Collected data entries
----
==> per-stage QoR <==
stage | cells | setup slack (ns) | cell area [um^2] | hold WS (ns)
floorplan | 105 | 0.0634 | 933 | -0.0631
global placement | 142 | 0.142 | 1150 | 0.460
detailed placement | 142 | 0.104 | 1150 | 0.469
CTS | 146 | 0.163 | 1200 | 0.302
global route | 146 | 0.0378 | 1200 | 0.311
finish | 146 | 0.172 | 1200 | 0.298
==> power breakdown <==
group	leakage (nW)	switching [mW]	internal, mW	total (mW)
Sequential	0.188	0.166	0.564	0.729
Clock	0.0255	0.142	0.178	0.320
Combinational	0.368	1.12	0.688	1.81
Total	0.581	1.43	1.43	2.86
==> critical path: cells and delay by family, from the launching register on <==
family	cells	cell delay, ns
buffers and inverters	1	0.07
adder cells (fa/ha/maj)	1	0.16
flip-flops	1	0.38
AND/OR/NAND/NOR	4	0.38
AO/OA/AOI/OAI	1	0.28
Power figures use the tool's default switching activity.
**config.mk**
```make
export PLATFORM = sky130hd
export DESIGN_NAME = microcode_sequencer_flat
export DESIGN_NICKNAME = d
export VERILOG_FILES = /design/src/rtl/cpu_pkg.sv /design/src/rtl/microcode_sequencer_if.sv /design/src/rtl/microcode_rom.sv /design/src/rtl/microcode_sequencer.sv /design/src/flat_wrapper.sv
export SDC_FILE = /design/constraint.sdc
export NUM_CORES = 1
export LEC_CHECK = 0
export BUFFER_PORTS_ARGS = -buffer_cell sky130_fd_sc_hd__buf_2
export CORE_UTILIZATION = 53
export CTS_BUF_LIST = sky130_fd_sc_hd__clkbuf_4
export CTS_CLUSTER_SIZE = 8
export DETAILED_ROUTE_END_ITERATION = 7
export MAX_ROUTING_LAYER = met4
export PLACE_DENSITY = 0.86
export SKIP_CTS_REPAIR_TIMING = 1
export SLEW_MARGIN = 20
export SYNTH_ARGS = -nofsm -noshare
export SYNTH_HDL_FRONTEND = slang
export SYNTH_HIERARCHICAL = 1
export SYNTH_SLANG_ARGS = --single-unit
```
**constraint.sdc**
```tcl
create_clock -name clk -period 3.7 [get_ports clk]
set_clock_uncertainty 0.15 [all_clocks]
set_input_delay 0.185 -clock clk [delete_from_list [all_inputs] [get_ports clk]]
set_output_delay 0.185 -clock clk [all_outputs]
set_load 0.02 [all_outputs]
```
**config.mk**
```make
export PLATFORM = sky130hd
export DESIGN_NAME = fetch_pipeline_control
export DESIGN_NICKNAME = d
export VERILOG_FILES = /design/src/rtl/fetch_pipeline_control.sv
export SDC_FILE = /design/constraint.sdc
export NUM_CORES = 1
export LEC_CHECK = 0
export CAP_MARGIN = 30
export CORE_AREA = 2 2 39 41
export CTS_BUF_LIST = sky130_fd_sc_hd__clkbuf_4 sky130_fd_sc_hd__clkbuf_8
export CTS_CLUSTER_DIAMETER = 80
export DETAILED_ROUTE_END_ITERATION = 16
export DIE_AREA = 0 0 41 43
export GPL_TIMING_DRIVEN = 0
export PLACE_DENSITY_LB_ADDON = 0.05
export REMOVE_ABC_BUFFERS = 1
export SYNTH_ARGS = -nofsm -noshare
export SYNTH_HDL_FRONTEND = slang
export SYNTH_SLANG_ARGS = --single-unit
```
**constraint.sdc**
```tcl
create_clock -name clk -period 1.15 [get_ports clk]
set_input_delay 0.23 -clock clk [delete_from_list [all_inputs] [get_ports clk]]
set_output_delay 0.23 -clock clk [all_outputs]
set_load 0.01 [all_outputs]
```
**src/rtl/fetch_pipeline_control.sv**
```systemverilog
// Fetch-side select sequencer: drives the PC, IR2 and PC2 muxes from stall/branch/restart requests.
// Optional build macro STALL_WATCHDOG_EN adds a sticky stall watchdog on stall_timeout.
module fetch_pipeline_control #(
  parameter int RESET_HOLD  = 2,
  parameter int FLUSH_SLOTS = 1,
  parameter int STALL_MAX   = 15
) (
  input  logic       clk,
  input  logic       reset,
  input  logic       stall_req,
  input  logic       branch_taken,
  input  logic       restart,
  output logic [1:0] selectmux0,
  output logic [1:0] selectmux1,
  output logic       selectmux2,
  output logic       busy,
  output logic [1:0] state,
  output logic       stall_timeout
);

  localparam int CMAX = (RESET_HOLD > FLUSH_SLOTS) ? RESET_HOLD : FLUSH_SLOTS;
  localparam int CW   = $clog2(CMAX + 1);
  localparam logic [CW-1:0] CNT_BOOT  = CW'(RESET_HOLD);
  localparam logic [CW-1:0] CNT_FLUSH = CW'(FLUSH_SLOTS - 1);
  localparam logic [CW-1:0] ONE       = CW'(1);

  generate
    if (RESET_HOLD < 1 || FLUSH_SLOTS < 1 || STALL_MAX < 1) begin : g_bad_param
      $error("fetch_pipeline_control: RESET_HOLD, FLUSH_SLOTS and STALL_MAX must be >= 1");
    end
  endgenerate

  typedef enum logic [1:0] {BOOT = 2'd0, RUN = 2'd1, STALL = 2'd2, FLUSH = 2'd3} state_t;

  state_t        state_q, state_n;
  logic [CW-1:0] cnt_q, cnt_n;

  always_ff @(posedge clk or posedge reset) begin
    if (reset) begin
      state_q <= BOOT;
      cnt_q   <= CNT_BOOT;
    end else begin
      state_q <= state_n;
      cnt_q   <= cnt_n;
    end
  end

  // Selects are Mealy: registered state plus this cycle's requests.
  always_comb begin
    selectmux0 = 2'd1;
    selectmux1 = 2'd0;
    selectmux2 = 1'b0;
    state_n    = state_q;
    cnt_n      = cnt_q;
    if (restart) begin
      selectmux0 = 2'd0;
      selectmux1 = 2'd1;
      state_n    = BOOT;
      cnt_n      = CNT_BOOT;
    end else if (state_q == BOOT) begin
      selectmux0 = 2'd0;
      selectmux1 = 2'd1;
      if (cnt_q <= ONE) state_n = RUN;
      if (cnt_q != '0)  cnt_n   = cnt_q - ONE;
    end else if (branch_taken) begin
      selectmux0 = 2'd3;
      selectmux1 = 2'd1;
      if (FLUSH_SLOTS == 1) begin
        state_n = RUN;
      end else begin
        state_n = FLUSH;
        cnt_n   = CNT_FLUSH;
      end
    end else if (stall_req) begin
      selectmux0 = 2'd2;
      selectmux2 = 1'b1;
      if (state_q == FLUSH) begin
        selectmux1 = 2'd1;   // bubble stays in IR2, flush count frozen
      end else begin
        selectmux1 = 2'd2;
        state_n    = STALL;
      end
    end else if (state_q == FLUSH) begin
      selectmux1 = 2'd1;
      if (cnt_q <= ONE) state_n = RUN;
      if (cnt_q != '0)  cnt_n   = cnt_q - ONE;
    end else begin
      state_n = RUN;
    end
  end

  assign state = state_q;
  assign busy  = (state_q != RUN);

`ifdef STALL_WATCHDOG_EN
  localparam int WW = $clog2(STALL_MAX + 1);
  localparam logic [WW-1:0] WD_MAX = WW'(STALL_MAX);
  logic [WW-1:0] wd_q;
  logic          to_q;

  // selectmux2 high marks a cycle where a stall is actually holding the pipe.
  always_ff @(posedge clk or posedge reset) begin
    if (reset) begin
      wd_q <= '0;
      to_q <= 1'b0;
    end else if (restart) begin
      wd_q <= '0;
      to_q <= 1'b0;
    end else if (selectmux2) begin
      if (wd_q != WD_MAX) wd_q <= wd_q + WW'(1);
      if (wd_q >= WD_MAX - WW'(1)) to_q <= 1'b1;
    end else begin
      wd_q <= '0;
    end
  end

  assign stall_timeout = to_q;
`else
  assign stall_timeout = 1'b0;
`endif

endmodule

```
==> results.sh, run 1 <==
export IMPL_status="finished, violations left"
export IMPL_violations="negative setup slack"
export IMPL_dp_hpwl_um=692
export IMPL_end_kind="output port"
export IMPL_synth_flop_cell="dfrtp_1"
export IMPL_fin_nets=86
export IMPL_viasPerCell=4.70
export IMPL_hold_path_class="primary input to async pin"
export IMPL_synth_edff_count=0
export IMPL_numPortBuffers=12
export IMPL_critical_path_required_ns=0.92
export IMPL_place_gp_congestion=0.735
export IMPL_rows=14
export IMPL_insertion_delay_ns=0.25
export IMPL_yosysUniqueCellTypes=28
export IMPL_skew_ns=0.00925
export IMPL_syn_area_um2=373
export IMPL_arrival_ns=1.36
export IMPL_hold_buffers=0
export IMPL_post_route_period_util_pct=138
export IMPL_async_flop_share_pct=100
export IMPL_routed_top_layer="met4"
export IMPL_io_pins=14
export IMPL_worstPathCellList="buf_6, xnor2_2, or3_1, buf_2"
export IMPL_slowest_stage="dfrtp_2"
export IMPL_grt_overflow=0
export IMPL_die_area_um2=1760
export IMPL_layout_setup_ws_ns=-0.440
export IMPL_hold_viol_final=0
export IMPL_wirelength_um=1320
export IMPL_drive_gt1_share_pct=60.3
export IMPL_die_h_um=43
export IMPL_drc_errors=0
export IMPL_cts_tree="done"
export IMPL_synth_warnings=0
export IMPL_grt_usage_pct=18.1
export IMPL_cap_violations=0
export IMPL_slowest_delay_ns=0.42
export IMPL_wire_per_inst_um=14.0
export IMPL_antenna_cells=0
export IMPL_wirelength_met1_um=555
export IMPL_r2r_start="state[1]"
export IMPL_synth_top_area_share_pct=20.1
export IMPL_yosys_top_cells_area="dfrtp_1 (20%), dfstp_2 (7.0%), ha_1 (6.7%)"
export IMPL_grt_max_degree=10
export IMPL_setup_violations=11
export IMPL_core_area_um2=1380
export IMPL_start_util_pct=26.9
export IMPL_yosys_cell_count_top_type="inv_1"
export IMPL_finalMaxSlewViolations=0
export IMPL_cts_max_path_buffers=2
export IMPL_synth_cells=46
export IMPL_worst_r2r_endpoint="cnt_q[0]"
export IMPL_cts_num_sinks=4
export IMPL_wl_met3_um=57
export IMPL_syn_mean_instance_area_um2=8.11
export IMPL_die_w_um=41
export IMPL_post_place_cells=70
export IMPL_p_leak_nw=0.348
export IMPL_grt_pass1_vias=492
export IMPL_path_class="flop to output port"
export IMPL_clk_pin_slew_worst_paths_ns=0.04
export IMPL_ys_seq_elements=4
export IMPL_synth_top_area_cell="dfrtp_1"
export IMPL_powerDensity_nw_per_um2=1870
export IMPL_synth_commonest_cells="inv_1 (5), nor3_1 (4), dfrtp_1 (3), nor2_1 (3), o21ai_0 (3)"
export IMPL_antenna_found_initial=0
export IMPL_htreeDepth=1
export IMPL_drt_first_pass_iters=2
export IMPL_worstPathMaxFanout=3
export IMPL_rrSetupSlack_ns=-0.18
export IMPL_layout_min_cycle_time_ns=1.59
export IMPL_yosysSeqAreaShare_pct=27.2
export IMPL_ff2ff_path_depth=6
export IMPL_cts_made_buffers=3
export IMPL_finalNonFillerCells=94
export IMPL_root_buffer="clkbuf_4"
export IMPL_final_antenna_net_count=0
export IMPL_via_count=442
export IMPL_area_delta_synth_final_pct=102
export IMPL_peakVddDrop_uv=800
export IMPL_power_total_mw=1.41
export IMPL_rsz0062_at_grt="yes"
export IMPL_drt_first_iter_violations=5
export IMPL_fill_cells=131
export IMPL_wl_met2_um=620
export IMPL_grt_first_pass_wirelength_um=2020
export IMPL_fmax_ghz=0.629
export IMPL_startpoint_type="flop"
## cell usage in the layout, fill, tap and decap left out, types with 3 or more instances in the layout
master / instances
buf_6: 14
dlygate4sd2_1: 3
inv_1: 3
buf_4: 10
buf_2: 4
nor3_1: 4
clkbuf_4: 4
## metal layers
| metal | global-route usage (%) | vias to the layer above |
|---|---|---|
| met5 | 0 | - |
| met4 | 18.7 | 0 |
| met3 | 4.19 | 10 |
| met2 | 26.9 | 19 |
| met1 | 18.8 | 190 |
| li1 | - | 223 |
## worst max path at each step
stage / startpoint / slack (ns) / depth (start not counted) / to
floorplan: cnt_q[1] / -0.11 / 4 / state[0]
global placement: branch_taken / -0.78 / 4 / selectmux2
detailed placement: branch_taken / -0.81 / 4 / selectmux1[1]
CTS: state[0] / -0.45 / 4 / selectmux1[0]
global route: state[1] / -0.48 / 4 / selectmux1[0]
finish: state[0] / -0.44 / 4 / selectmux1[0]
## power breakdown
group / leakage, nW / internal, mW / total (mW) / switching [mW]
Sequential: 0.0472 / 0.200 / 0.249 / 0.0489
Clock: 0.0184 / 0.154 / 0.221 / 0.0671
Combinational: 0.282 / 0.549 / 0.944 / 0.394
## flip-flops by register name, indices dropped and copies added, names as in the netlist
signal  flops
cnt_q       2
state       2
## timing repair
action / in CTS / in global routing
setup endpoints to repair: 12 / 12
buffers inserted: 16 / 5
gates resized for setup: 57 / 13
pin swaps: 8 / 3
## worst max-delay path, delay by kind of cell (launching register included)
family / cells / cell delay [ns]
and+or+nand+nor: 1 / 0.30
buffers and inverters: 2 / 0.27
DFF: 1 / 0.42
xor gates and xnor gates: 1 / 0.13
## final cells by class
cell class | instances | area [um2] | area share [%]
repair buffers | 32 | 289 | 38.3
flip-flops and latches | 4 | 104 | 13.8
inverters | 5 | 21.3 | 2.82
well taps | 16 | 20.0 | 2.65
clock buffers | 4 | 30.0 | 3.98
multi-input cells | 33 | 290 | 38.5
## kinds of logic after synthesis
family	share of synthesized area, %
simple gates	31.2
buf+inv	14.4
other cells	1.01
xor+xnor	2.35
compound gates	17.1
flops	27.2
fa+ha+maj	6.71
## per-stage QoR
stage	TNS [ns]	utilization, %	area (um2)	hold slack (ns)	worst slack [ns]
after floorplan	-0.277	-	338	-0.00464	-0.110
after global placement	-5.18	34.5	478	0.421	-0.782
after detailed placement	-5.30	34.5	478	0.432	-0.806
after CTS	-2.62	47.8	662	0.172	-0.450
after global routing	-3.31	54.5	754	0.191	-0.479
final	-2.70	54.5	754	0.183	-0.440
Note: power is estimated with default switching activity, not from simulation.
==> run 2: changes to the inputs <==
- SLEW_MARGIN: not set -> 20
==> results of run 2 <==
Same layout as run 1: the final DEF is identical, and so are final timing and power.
----
WORK TASK – Starting from the first line of the records above, retype each line exactly up to and including the one that contains "critical path: cells", and nothing more.

YOUR RESPONSE –
==> per-stage QoR <==
stage | cells | setup slack (ns) | cell area [um^2] | hold WS (ns)
floorplan | 105 | 0.0634 | 933 | -0.0631
global placement | 142 | 0.142 | 1150 | 0.460
detailed placement | 142 | 0.104 | 1150 | 0.469
CTS | 146 | 0.163 | 1200 | 0.302
global route | 146 | 0.0378 | 1200 | 0.311
finish | 146 | 0.172 | 1200 | 0.298
==> power breakdown <==
group	leakage (nW)	switching [mW]	internal, mW	total (mW)
Sequential	0.188	0.166	0.564	0.729
Clock	0.0255	0.142	0.178	0.320
Combinational	0.368	1.12	0.688	1.81
Total	0.581	1.43	1.43	2.86
==> critical path: cells and delay by family, from the launching register on <==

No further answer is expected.